Auch auf ehemaligen oder neben betriebenen Bahnhöfen wird eifrig gebaut. Wie zum Beispiel am Areal des ehemaligen Südbahnhofs. Durch den Abriss des Bahnhofs im Jahr 2009 und der Absiedlung des Frachtenbahnhofs entstanden großzügige Freiflächen. Der relativ schlanke Bau des neuen Hauptbahnhofes konnte diese nicht füllen. Von den ursprünglichen 109 Hektar des alten Bahnhofsareals benötigt der neue Bau nur etwa 50. Auf dem verbleibenden Grund entstehen nun zwei neue Stadtteile, das Quartier Belvedere mir etwa 25 Hektar und das Sonnwendviertel mit etwa 34 Hektar Grundfläche. Beide befinden sich im 10. Bezirk. Das Quartier Belvedere wird Bürogebäude für rund 20.000 Arbeitsplätze sowie eine "Kulturmeile" erfassen, im Sonnwendviertel sollen bis 2025 insgesamt 5.000 Wohnungen für etwa 13.000 Menschen entstehen.

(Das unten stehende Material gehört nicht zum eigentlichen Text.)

==> run K <==
==> flow/design.v <==
`timescale 1ns / 1ps
module cordic_sin_cos
(
    input clk,
    input reset_n,
    input i_call,
    input [31:0] i_data,
    output o_done,
    output [31:0] o_cos,
    output [31:0] o_sin
);
cordic_sin_cos_core u_sin_cos (
    .clk     ( clk ),
    .reset_n ( reset_n ),
    .i_call  ( i_call ),
    .i_data  ( i_data ),
    .o_done  ( o_done ),
    .o_cos   ( o_cos ),
    .o_sin   ( o_sin )
);
endmodule
Setup of run A:
// i2c_top
module i2c_top(
input clk, rst, newd, op, stretch,
input [6:0] addr,
input [7:0] din,
output [7:0] dout,
output busy,ack_err,
output done,
output sda, scl
);
wire ack_errm, ack_errs;
wire sda_m, scl_m, sda_s, scl_s;
i2c_master master (dout,sda,scl,sda_m,scl_m,done,ack_errm,busy,clk,rst,din,newd,addr,op);
i2c_Slave slave (.clk(clk),.rst(rst),.stretch(stretch),.sda(sda),.scl(scl),.sda_drv(sda_s),.scl_drv(scl_s),.ack_err(ack_errs),.done() );
assign sda = sda_m & sda_s;
assign scl = scl_m & scl_s;
assign ack_err = ack_errs | ack_errm;
endmodule
For scale: roughly 6800 cells after synthesis, ~1200 flip-flops, roughly 57000 sq um of cells after synthesis.
==> flow/config.mk <==
export PLATFORM = sky130hd
export DESIGN_NAME = i2c_top
export DESIGN_NICKNAME = i2c_top
export VERILOG_FILES = /design/flow/design.v
export SDC_FILE = /design/flow/constraint.sdc
export NUM_CORES = 4
export LEC_CHECK = 0
export ABC_AREA = 1
export CAP_MARGIN = 20
export CELL_PAD_IN_SITES_DETAIL_PLACEMENT = 2
export CORE_MARGIN = 2
export CORE_UTILIZATION = 66
export CTS_CLUSTER_SIZE = 29
export GPL_ROUTABILITY_DRIVEN = 0
export GPL_TIMING_DRIVEN = 0
export HOLD_SLACK_MARGIN = 0.29
export MIN_ROUTING_LAYER = met1
export SLEW_MARGIN = 20
export TNS_END_PERCENT = 55
==> flow/constraint.sdc <==
create_clock -name core_clock -period 6.8 [get_ports {clk}]
set_input_delay 1.3600 -clock core_clock [delete_from_list [all_inputs] [get_ports {clk}]]
set_output_delay 1.3600 -clock core_clock [all_outputs]
set_load 0.01 [all_outputs]
run.sh (not shown) runs the stock make flow with config.mk's settings and CLKGATE_MAP_FILE=.
Run A did not finish: a tool error stopped it during detailed placement.
Here is what was changed in the inputs of run B compared with run A.
# run A
export LEC_CHECK = 0
export ABC_AREA = 1
export CAP_MARGIN = 20
export CELL_PAD_IN_SITES_DETAIL_PLACEMENT = 2
export CORE_MARGIN = 2
export CORE_UTILIZATION = 66
export CTS_CLUSTER_SIZE = 29
export GPL_ROUTABILITY_DRIVEN = 0
export GPL_TIMING_DRIVEN = 0
export HOLD_SLACK_MARGIN = 0.29
export MIN_ROUTING_LAYER = met1
export SLEW_MARGIN = 20
export TNS_END_PERCENT = 55
create_clock -name core_clock -period 6.8 [get_ports {clk}]
# run B
export LEC_CHECK = 0
export CAP_MARGIN = 20
export CORE_MARGIN = 2
export CORE_UTILIZATION = 40
export SETUP_SLACK_MARGIN = 0.0
export SLEW_MARGIN = 20
create_clock -name core_clock -period 5.16 [get_ports {clk}]
==> comparison <==
When run B is set beside run A, its combined area of all synthesized cells turns out to be 2.3% smaller. Row post-synthesis share of cell area spent on xor and xnor gates: run B higher / run A lower. [run B] portion of netlist area occupied by mux cells rose 8.3 points relative to run A. Run B vs run A: number of distinct library cells after synthesis up by more than half. Having completed the whole flow, run B delivered a layout that passed the timing, design-rule and antenna checks. The log for run A ends in detailed placement with error DPL-0033, so the run never completed. The run showing the greater synthesized instance count is run A. Compared to run A, run B was floorplanned on a bigger die. The number of core rows in run A is 0.79 times that in run B. [compare] base=run A new=run B: number of synthesized register bits level; total cells reported by yosys after synthesis dropped 33%.
Relative to run B, the following input files were edited for run C:
# run B
export LEC_CHECK = 0
export CAP_MARGIN = 20
export CORE_MARGIN = 2
export CORE_UTILIZATION = 40
export SETUP_SLACK_MARGIN = 0.0
export SLEW_MARGIN = 20
create_clock -name core_clock -period 5.16 [get_ports {clk}]
# run C
export LEC_CHECK = 0
export ABC_AREA = 1
export CAP_MARGIN = 20
export CORE_MARGIN = 2
export CORE_UTILIZATION = 72
export CTS_CLUSTER_SIZE = 99
export SETUP_SLACK_MARGIN = 0.86
export SLEW_MARGIN = 20
create_clock -name core_clock -period 2.87 [get_ports {clk}]
==> comparison <==
- Every stage of the flow completed for run C, and the final layout passed the timing, design-rule and antenna checks.
- Of run B and run C, run B shows the higher fraction of synthesized cell area in xor and xnor cells, with run C below it.
- A launch point of the worst path of slave.addr[0] is what run C shows, while slave.addr[2] belongs to run B.
- Maximum frequency (lower): run B
- Compared with run B, in run C sum of internal, switching and leakage power picked up an extra 16 mW, combinational cell area excluding buffers and inverters went up, area growth from synthesis to layout shows an increase of 2.0 points, portion of total power attributed to the clock network fell 3.7 points.
- When the final numbers for run B and run C were put side by side, the non-filler instance count after layout turned out to be greater in run C.
- Run C — met3 usage in global routing 1.9 points higher, run B as reference
- Compared to run B, run C shows a narrower setup margin.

Zusammen größer als Aspern

Zwischen Augarten und rechtem Donauufer liegt der Wiener Nordwestbahnhof. Die zentrale Lage ist für Investoren und Bauträger besonders reizvoll. Noch werden große Teile des 44 Hektar großen Areals als Frachtenbahnhof benützt. Wo jetzt Waggone über die Gleiskörper rollen, sollen ab 2017 jedoch Bagger auffahren. 5.000 neue Wohnungen für etwa 11.800 Einwohner sind bis 2025 geplant. Rund ein Viertel der Fläche soll als Grünraum erhalten bleiben.

Ähnlich geht es dem benachbarten Nordbahnhof. Auch hier entsteht ein neues Stadtviertel. Laut Stadt ist die Bebauung des 85 Hektar großen Geländes mit rund 10.000 Wohnungen und 20.000 Arbeitsplätzen ist bis etwa 2025 vorgesehen. Gemeinsam bieten Nord- und Nordwestbahnhof somit mehr Wohn- und Bürofläche wie die Seestadt Aspern.

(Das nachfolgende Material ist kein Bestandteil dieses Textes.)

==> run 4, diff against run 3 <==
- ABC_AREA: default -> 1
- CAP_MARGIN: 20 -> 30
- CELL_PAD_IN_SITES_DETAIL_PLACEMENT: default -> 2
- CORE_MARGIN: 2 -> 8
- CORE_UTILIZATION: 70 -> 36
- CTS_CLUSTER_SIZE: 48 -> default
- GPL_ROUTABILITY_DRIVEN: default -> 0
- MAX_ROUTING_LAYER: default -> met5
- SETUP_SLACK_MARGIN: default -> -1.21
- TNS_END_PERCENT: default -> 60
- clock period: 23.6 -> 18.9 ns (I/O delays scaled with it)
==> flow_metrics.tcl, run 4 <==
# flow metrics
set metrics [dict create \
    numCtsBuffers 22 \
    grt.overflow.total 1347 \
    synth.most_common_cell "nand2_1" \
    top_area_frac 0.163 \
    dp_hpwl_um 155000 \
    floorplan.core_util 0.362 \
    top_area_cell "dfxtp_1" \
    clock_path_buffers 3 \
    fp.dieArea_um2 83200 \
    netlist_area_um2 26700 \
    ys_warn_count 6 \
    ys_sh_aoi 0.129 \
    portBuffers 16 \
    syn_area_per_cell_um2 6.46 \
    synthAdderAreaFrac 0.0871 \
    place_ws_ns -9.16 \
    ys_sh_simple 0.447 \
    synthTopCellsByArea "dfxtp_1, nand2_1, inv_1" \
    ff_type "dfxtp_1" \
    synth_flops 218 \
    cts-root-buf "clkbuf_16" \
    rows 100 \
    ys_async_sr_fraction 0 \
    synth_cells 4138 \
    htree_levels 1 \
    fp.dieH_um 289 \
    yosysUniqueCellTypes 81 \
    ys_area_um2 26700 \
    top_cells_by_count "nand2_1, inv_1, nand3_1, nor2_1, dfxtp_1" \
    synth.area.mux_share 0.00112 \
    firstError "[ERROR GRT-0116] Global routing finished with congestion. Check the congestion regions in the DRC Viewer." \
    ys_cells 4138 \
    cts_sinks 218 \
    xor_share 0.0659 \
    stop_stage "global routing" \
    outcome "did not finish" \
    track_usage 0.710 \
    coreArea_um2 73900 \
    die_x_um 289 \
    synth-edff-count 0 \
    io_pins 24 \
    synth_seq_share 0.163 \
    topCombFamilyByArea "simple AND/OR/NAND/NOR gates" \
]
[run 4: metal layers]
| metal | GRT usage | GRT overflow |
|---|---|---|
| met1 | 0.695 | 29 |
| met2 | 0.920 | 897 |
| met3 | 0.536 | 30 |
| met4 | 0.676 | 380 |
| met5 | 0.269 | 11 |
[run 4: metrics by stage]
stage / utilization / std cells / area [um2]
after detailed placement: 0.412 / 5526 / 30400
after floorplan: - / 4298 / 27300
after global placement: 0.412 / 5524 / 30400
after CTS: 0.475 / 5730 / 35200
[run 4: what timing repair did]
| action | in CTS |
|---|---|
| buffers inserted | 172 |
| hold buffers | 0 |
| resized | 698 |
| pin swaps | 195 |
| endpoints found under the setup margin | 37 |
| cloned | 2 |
==> inputs of branch garnet <==
==> flow/design.v (excerpt) <==
module udp_ipv4_tx (
    input  wire             ap_clk,
    input  wire             ap_rst_n,
    input  wire  [31:0]     my_ip_addr,
    input  wire   [7:0]     ip_protocol,
    input  wire             s_axis_tx_meta_tvalid,
    output wire             s_axis_tx_meta_tready,
    input  wire [255:0]     s_axis_tx_meta_tdata,
    input  wire             s_axis_tx_data_tvalid,
    output wire             s_axis_tx_data_tready,
    input  wire  [63:0]     s_axis_tx_data_tdata,
    input  wire   [7:0]     s_axis_tx_data_tkeep,
    input  wire             s_axis_tx_data_tlast,
    output wire             m_axis_tx_data_tvalid,
    input  wire             m_axis_tx_data_tready,
    output wire   [63:0]    m_axis_tx_data_tdata,
    output wire    [7:0]    m_axis_tx_data_tkeep,
    output wire             m_axis_tx_data_tlast,
    output wire   [31:0]    datagrams_transmitted
);
clock: 1.66 ns
lec_check: 0
abc_area: 1
cap_margin: 20
cell_pad_in_sites_detail_placement: 0
cell_pad_in_sites_global_placement: 0
core_aspect_ratio: 1.24
core_margin: 2
core_utilization: 72
cts_cluster_diameter: 371
max_routing_layer: met5
min_routing_layer: met1
place_density_lb_addon: 0.26
setup_slack_margin: -0.09
slew_margin: 20
run.sh (not shown) runs the stock make flow with config.mk's settings and CLKGATE_MAP_FILE=.
==> inputs of branch onyx, as changes to branch garnet <==
Settings changed: ABC_AREA 1 to not set, CELL_PAD_IN_SITES_GLOBAL_PLACEMENT 0 to 2, CORE_UTILIZATION 72 to 34, CTS_CLUSTER_DIAMETER 371 to 292, SETUP_SLACK_MARGIN -0.09 to not set.
==> flow/constraint.sdc (replaced) <==
create_clock -name core_clock -period 3.08 [get_ports {ap_clk}]
set_input_delay 0.6160 -clock core_clock [delete_from_list [all_inputs] [get_ports {ap_clk}]]
set_output_delay 0.6160 -clock core_clock [all_outputs]
set_load 0.01 [all_outputs]
==> results <==
Branch garnet failed in clock tree synthesis with DPL-0033. Branch onyx reached the layout checks and failed them: negative setup slack. Against branch garnet, the synthesized cell count of branch onyx is smaller by 7.1%. Against branch garnet, the die size of branch onyx is larger by about 110%. Against branch garnet, the synthesized area of branch onyx is larger by 0.56%.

Sieben neue Entwicklungsgebiete

Neben diesen Großbaustellen Wiens werden im kommenden Jahrzehnt sieben weitere Areale in den Bezirken Floridsdorf, Liesing, Favoriten und Landstraße bebaut werden, wie Planungsstadträtin Maria Vassilakou (Grüne) bereits 2013 bekannt gab. Geplant sind auf insgesamt 177 Hektar 13.400 - größtenteils geförderte - Wohnungen für bis zu 33.000 Menschen. In Summe haben die sieben Areale die  Größe des Bezirks Wieden.

Auf dem 20 Hektar großen Gebiet in Floridsdorf, wo sich das Gaswerk Leopoldau befindet, sollen künftig 1.000 Wohnungen entstehen. Im selben Bezirk befindet sich das Donaufeld. Auf einem 60-Hektar-Areal sollen in einer ersten Phase dort circa 2.000 Wohnungen für bis zu 5.000 Städter entstehen, insgesamt sind sogar 6.000 Unterkünfte angedacht.

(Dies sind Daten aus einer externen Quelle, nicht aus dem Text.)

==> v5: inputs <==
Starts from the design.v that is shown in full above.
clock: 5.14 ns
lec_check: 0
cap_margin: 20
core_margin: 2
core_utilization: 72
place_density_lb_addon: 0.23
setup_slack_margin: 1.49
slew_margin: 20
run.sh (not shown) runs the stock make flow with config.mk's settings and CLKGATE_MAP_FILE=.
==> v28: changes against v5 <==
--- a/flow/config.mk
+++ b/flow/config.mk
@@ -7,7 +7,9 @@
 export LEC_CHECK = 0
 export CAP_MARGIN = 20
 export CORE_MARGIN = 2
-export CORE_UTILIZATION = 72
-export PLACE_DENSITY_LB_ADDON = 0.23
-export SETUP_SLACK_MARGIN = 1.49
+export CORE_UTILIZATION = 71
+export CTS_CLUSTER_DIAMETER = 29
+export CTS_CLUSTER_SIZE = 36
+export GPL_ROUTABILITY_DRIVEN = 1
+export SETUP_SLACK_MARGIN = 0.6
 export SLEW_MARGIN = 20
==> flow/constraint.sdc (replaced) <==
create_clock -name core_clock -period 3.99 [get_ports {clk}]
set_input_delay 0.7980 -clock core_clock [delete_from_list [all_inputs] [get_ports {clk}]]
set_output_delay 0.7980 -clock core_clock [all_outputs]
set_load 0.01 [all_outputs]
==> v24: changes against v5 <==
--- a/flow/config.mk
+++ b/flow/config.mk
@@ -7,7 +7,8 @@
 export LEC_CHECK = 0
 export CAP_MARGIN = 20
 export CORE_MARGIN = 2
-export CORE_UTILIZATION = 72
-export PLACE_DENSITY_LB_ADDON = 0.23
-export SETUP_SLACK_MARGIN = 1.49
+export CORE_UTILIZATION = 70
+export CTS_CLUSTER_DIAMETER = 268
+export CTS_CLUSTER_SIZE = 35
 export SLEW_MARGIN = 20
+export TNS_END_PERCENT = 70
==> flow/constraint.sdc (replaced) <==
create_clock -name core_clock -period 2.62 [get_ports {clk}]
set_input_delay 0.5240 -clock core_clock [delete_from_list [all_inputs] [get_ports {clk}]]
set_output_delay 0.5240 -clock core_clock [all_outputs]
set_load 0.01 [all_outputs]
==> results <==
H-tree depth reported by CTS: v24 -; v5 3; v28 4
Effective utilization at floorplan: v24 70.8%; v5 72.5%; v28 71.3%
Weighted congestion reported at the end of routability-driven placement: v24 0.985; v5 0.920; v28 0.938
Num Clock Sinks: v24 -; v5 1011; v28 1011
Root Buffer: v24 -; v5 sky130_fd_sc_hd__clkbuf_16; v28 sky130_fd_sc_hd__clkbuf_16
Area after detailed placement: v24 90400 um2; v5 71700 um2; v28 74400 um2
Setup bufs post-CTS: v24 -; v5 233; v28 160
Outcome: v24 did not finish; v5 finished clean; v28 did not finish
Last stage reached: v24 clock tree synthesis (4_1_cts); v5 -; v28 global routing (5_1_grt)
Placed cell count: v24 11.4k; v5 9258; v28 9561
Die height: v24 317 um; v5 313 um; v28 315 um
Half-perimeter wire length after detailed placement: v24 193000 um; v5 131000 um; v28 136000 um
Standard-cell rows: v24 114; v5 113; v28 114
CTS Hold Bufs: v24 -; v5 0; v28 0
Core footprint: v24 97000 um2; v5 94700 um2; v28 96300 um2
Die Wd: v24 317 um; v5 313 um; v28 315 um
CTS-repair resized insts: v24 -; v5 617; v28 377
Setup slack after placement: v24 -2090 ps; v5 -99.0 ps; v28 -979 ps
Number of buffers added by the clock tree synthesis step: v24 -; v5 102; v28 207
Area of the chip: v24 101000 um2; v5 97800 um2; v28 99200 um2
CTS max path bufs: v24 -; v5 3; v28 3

Vassilakou will Wohnraumbedarf übertreffen

In Landstraße wird der Franzosengraben weiterentwickelt. Auf einem 59 Hektar großen Gebiet sind circa 2.500 Wohnungen für 5.000 Menschen vorgesehen. Auch in Favoriten befinden sich zwei Grätzel, die von den Stadtplanern attraktiv gemacht werden sollen: Beim Viola Park sind auf zwölf Hektar rund 800 Wohnungen für 1.800 Menschen vorgesehen. Aufgewertet werden soll auch der Verteilerkreis - vor allem als Bürostandort.

In Liesing nehmen sich die Verantwortlichen das bereits zum Teil bebaute Entwicklungsgebiet In der Wiesen zur Brust, konkret den Ostbereich. Auf 15,8 Hektar könnten bis zu 1.200 Wohnungen für bis zu 3.500 Personen errichtet werden. Auf einem sieben Hektar großen Areal in Atzgersdorf im selben Bezirk sind wiederum bis zu 1.500 Wohnungen für 4.500 Bewohner angedacht.

Mit diesen Wohnprogrammen will die Stadt nicht nur den massiven Bedarf an Wohnraum decken, sondern diesen sogar übertreffen, wie Vassilakou immer wieder betonte. Bleibt zu hoffen, dass die riesigen neuen Wohnviertel die architektonischen und stadtplanerischen Fehler der alten Trabantenstädte nicht wiederholen und zu lebenswerten, vielfältigen Vierteln werden.